結果だけでなく過程も見てください

たい焼きさんの日々の奮闘を綴る日記です。

CentOS(バージョン7以降)の新規インストール時に行う作業をスクリプト化したもの

新しいバージョンのCentOS/RedHat(バージョン7以降)がリリースされた場合などに使用するスクリプトです。
基本的にセキュリティはゆるゆるなので状況に応じて設定を変更してください。

やっていることはざっと以下の通りです。

  • rootで実行しているかチェック
  • umaskを0022に設定
  • 変更を行うファイルのバックアップをコピーするためのディレクトリ作成
  • SELinux無効化
  • perlのインストール
  • gccのインストール (コメントアウトしてます)
  • gdbのインストール (コメントアウトしてます)
  • Sambaサーバーのインストール (IPフィルタは127.と192.168.1.になってます)
  • firewalldの無効化
  • wgetのインストール
  • SSHでrootログイン不可化 (コメントアウトしてます)
  • umaskを元に戻す
#!/bin/sh


BK_DIR=~/init_backup


function file_backup() {
  srcfile=$1
  dstfile=$2

  i=0
  while [ $i -le 100000 ]
  do
    if [ ! -e ${dstfile}.${i} ]
    then
      cp -p ${srcfile} ${dstfile}.${i}

      if [ $? -eq 0 ]
      then
        echo "[Info ] Copying file succeeded(${dstfile}.${i})."
        break
      else
        echo "[Error] Copying file failed(${dstfile}.${i})."
      fi
    fi
    i=`expr $i + 1`
  done
}


# --------------------------------------------------------------------
# Check Superuser

if [ ${EUID:-${UID}} != 0 ]
then
  echo "[Error] You must run this script with Superuser."
  exit -1
fi


# --------------------------------------------------------------------
# Set umask

OLD_MASK=`umask`
umask 0022


# --------------------------------------------------------------------
# Create backup

echo "################## Create backup directory ##################"

if [ ! -e ${BK_DIR} ]
then
  mkdir -p ${BK_DIR}
  chmod 0755 ${BK_DIR}

  echo "[Info ] backup dir(${BK_DIR}) has created."
else
  echo "[Info ] backup dir(${BK_DIR}) has been already created. Skipped."
fi

echo ""


# --------------------------------------------------------------------
# Disable SELinux

echo "################## Disable SELinux ##################"
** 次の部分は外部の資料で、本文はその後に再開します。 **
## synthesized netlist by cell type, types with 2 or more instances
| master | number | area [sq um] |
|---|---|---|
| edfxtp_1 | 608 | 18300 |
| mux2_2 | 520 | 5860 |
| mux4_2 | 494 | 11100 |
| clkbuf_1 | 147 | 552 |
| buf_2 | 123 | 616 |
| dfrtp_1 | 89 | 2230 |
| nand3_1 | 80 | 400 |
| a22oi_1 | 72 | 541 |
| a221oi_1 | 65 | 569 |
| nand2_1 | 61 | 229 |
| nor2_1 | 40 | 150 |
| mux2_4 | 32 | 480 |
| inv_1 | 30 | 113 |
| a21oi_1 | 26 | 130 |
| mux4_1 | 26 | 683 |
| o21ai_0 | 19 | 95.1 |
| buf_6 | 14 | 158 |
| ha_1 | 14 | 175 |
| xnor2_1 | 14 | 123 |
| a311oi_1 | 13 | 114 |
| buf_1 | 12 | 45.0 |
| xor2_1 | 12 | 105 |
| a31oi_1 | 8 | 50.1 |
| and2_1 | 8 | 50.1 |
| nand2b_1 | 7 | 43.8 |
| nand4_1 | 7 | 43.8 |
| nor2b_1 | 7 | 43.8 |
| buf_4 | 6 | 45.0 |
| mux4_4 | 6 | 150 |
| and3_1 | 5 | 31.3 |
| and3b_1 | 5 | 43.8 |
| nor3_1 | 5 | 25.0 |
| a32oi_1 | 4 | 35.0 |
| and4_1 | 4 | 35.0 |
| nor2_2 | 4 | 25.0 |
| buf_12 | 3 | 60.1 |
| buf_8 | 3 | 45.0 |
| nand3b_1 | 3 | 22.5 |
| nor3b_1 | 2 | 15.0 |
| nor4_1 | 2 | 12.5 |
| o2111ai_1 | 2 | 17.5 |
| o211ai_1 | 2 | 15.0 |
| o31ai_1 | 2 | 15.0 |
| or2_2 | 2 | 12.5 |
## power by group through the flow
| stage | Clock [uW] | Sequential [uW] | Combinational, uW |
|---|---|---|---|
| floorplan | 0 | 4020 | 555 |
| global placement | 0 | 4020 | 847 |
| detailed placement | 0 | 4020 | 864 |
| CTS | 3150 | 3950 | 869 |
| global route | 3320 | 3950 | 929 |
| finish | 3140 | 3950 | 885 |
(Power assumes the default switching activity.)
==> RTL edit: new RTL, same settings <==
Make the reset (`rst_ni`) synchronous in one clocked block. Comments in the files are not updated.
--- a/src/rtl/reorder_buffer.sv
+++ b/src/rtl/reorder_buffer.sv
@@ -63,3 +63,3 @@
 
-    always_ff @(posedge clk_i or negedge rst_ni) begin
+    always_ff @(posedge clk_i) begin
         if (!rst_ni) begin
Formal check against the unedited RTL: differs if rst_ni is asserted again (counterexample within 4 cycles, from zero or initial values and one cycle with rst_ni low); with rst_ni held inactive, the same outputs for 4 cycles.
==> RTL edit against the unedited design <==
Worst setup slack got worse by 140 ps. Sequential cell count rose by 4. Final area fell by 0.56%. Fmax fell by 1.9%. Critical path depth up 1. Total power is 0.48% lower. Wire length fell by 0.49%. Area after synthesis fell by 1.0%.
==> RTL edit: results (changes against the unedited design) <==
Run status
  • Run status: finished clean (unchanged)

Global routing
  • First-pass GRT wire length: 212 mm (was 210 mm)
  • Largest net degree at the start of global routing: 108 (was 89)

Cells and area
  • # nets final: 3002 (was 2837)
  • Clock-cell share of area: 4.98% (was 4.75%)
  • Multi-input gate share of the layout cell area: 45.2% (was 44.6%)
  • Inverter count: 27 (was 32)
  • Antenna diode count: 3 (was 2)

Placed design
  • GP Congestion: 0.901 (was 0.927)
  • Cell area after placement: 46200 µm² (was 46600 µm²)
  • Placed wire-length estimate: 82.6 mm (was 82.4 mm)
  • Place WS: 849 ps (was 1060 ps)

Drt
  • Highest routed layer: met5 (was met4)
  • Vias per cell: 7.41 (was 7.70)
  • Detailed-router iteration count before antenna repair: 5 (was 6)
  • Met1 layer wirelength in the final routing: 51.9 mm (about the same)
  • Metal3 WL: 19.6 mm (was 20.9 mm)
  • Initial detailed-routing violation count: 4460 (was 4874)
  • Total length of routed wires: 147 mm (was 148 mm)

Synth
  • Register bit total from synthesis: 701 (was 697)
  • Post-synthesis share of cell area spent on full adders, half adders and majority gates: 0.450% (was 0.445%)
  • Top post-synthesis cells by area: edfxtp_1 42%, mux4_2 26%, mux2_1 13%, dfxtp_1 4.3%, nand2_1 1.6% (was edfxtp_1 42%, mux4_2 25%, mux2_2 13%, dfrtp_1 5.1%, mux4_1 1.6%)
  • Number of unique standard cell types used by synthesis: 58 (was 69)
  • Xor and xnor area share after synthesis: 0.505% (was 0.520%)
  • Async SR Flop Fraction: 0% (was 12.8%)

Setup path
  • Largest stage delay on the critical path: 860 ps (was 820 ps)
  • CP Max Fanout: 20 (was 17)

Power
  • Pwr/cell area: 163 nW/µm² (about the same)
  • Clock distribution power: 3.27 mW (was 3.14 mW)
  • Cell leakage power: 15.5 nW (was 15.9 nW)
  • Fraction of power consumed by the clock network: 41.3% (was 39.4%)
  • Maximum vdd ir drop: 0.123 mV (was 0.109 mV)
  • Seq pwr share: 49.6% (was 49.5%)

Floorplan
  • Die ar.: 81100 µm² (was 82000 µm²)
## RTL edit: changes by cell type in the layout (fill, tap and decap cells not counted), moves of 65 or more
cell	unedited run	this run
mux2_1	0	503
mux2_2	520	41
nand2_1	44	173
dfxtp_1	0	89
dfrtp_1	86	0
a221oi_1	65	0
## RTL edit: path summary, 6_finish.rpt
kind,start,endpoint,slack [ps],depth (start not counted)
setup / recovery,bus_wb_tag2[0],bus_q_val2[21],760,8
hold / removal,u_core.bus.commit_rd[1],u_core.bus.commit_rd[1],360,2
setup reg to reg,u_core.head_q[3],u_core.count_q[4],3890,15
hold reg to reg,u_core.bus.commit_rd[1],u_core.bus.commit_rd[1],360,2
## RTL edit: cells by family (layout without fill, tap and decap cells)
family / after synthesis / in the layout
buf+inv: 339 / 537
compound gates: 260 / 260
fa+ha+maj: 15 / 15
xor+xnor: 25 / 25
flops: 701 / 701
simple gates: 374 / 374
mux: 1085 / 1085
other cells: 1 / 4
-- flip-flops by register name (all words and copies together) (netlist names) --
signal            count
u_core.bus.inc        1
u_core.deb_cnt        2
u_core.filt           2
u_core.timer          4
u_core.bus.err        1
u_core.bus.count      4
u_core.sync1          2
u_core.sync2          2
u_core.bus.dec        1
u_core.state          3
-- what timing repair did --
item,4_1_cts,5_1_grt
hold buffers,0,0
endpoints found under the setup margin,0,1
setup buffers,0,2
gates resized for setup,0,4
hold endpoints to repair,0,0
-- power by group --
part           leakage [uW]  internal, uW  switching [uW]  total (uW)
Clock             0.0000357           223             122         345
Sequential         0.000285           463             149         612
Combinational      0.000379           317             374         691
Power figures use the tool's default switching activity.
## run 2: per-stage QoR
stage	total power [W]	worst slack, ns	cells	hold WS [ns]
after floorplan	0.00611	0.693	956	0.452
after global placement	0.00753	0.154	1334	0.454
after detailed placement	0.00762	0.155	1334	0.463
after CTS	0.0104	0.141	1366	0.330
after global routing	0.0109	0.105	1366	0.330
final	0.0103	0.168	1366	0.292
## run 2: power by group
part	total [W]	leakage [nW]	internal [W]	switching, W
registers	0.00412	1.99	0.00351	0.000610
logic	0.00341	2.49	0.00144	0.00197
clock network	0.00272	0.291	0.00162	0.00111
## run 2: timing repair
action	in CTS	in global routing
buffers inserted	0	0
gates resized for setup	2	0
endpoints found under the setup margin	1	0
$ cat src/rtl/serial_add_ctrl_if.sv
// Request/response bundle between a sequencer and the bit-serial adder controller.
// Latency: n/a (wires only).
// Backpressure: requests are only taken while the controller is idle; start is not queued.
interface serial_add_ctrl_if #(
  parameter int WIDTH = 8
);

  logic             start;
  logic [WIDTH-1:0] a;
  logic [WIDTH-1:0] b;
  logic             cin;
  logic             busy;
  logic             done;
  logic [WIDTH-1:0] sum;
  logic             cout;

  // Sequencer side: issues operands, watches status and result
  modport master (
    output start, a, b, cin,
    input  busy, done, sum, cout
  );

  // Controller side: takes operands, reports status and result
  modport slave (
    input  start, a, b, cin,
    output busy, done, sum, cout
  );

endinterface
cat /etc/selinux/config | grep "SELINUX=disabled" > /dev/null
if [ $? -ne 0 ]
then
  mkdir -p ${BK_DIR}/etc/selinux
  file_backup /etc/selinux/config ${BK_DIR}/etc/selinux/config

  sed -i -e "s/SELINUX=enforcing/SELINUX=disabled/g" /etc/selinux/config

  # Disable current shell SELinux either.
  setenforce 0

  echo "[Info ] Disable SELinux has done."
else
  echo "[Info ] Disable SELinux has already done. Skipped."
fi

echo ""


# --------------------------------------------------------------------
# Install perl

echo "################## Install perl ##################"

rpm -q perl
if [ $? -ne 0 ]
then
  # perl is not installed.
  yum -y install perl

  sleep 1
fi


# --------------------------------------------------------------------
# Install gcc

#echo "################## Install gcc ##################"
#
#rpm -q gcc
#if [ $? -ne 0 ]
#then
#  # gcc is not installed.
#  yum -y install gcc
#
#  sleep 1
#fi


# --------------------------------------------------------------------
# Install gdb

#echo "################## Install gdb ##################"
#
#rpm -q gdb
#if [ $? -ne 0 ]
#then
#  # gdb is not installed.
#  yum -y install gdb
#
#  sleep 1
#fi


# --------------------------------------------------------------------
# Install & Setup Samba Server

echo "################## Install & Setup Samba Server ##################"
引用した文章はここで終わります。